ASSIGNED TASK —
Looking at the entries, say how many lines contain the string "ends". Offer nothing besides the number.

DATA SECTION —

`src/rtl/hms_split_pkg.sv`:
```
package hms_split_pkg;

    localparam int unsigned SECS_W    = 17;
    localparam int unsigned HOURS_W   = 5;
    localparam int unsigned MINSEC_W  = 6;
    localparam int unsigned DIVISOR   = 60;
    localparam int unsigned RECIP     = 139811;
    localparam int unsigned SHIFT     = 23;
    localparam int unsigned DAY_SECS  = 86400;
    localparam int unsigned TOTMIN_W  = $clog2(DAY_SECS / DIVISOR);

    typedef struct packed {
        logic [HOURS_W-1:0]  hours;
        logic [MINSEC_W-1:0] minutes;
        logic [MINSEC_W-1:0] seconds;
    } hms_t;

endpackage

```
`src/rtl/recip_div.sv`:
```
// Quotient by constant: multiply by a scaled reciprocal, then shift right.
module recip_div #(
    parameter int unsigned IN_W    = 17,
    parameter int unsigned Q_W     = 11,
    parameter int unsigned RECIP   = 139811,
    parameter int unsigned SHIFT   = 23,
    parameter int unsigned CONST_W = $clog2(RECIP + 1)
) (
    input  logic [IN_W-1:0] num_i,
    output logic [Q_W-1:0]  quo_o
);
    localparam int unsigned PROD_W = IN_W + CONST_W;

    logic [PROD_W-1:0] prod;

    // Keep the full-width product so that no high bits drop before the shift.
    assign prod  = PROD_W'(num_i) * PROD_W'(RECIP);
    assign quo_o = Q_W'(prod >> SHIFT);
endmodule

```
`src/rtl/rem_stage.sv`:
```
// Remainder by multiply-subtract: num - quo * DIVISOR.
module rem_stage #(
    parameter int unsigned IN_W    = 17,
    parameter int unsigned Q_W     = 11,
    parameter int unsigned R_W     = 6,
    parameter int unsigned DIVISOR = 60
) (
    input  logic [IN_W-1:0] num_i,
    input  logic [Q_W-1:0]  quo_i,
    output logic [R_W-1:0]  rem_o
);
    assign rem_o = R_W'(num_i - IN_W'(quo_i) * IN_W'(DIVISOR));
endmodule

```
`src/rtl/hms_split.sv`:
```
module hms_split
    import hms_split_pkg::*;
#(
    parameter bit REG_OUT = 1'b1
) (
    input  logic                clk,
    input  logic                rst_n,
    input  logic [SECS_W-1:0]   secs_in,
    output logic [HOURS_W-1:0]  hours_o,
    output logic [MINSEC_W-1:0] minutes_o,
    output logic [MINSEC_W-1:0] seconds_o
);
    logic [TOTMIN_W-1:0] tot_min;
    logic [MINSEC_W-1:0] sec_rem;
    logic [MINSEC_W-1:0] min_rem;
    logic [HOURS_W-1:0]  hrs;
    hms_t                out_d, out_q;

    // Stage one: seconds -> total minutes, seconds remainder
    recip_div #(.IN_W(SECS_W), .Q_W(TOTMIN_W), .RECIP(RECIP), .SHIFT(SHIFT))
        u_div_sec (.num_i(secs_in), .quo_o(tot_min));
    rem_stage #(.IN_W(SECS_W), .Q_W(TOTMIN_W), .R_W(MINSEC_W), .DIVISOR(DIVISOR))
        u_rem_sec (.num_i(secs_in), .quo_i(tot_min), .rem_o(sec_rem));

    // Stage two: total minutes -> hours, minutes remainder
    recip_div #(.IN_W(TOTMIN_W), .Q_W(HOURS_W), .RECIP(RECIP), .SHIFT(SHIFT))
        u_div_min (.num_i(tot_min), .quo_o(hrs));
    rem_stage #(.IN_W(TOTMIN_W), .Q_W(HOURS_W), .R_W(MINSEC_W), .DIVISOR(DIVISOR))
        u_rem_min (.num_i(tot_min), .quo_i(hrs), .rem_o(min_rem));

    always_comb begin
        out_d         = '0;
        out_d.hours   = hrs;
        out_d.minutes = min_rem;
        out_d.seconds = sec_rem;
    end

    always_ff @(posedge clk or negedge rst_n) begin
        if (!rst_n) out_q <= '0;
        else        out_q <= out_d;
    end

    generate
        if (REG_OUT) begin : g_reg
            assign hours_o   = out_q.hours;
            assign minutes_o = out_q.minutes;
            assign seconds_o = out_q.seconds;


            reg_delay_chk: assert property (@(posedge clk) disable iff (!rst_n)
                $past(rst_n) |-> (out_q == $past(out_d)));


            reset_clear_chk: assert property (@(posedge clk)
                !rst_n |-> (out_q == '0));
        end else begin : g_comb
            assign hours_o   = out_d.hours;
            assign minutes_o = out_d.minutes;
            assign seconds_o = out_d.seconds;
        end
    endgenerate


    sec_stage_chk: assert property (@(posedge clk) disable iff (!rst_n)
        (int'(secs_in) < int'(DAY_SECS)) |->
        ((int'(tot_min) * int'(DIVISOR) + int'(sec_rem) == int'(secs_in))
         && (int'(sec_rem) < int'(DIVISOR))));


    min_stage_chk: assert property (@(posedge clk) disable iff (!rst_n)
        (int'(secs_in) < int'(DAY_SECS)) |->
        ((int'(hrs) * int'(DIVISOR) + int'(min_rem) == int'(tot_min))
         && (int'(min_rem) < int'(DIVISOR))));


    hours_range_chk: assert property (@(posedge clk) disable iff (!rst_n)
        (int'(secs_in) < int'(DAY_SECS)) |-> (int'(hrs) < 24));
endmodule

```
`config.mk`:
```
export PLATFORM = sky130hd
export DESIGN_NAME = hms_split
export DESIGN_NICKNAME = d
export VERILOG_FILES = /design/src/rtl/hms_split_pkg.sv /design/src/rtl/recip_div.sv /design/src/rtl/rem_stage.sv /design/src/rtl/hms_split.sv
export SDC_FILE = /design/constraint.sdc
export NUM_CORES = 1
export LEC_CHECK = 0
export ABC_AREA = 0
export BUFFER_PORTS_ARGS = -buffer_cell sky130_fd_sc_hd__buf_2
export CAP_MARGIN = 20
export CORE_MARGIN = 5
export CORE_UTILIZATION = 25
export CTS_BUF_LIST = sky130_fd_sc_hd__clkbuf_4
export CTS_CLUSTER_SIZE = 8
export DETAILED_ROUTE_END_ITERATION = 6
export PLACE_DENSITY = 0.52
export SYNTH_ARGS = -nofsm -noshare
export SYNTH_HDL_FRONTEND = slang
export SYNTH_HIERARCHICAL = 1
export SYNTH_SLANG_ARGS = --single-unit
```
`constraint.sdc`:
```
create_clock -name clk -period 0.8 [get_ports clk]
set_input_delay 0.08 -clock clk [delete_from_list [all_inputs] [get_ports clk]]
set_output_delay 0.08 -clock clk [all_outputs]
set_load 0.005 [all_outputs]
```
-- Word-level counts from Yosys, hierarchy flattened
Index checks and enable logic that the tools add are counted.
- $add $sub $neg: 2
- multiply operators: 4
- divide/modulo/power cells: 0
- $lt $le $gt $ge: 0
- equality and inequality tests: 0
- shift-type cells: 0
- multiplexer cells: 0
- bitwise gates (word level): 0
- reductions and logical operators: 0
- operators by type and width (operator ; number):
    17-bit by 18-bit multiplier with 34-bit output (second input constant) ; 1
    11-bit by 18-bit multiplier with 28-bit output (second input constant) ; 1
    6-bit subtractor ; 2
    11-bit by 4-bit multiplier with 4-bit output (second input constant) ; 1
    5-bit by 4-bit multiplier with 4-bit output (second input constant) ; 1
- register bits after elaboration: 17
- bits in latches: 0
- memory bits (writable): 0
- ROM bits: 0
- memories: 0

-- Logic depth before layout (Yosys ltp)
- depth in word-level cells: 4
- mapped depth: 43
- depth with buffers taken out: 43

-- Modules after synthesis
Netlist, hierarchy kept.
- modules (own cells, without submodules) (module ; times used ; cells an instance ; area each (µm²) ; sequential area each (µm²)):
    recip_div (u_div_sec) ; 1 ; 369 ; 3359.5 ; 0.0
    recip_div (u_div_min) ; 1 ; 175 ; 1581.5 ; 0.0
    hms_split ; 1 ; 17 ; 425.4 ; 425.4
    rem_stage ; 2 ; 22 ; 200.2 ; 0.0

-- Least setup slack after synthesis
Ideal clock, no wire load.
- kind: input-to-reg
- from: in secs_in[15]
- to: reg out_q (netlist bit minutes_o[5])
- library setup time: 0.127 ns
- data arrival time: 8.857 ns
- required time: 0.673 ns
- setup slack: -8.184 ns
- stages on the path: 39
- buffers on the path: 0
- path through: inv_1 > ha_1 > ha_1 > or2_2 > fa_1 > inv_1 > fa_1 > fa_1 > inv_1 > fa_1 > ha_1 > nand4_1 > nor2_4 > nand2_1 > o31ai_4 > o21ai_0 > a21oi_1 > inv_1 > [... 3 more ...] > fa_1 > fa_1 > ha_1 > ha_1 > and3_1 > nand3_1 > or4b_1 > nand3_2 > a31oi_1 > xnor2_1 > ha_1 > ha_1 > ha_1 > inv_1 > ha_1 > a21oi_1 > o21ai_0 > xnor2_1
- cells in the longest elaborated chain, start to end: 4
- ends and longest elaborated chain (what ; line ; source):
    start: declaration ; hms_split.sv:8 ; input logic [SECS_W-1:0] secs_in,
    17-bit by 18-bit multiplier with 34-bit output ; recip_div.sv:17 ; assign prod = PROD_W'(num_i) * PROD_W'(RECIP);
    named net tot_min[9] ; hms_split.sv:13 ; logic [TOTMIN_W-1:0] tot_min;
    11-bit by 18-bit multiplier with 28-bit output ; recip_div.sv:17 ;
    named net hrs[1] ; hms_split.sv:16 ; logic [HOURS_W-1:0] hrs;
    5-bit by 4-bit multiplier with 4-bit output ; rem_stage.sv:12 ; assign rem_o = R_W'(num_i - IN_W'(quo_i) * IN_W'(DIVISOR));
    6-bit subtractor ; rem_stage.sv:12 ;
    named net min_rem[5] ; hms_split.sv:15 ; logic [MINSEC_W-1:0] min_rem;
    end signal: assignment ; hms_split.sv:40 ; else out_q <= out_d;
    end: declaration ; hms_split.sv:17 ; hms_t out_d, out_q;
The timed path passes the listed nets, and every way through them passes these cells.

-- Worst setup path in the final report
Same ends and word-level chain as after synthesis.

RESPONSE AREA —
2